BRIEF -
Your answer should consist of every line from the records that holds the string "flow".

:: INFORMATION PROVIDED

What follows belongs to an exercise in optimizing a design on an open flow for small area; a production flow would make more cautious choices. The RTL was checked by simulation tests, not by an equivalence proof against the original design. No activity file was given, so power comes from the tool's default toggle rates.

==> flow/config.mk <==
export PLATFORM = sky130hd
export DESIGN_NAME = usb_msc_bot
export DESIGN_NICKNAME = usb_msc_bot
export VERILOG_FILES = /design/flow/design.v
export SDC_FILE = /design/flow/constraint.sdc
export NUM_CORES = 4
export LEC_CHECK = 0
export CAP_MARGIN = 20
export CORE_MARGIN = 2
export CORE_UTILIZATION = 40
export PLACE_DENSITY = 0.6
export SLEW_MARGIN = 20
==> flow/constraint.sdc <==
create_clock -name core_clock -period 10.0 [get_ports {clk}]
set_input_delay 2.0000 -clock core_clock [delete_from_list [all_inputs] [get_ports {clk}]]
set_output_delay 2.0000 -clock core_clock [all_outputs]
set_load 0.01 [all_outputs]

::::

PROBLEM SOLUTION -
What follows belongs to an exercise in optimizing a design on an open flow for small area; a production flow would make more cautious choices. The RTL was checked by simulation tests, not by an equivalence proof against the original design. No activity file was given, so power comes from the tool's default toggle rates.
==> flow/config.mk <==
export VERILOG_FILES = /design/flow/design.v
export SDC_FILE = /design/flow/constraint.sdc
==> flow/constraint.sdc <==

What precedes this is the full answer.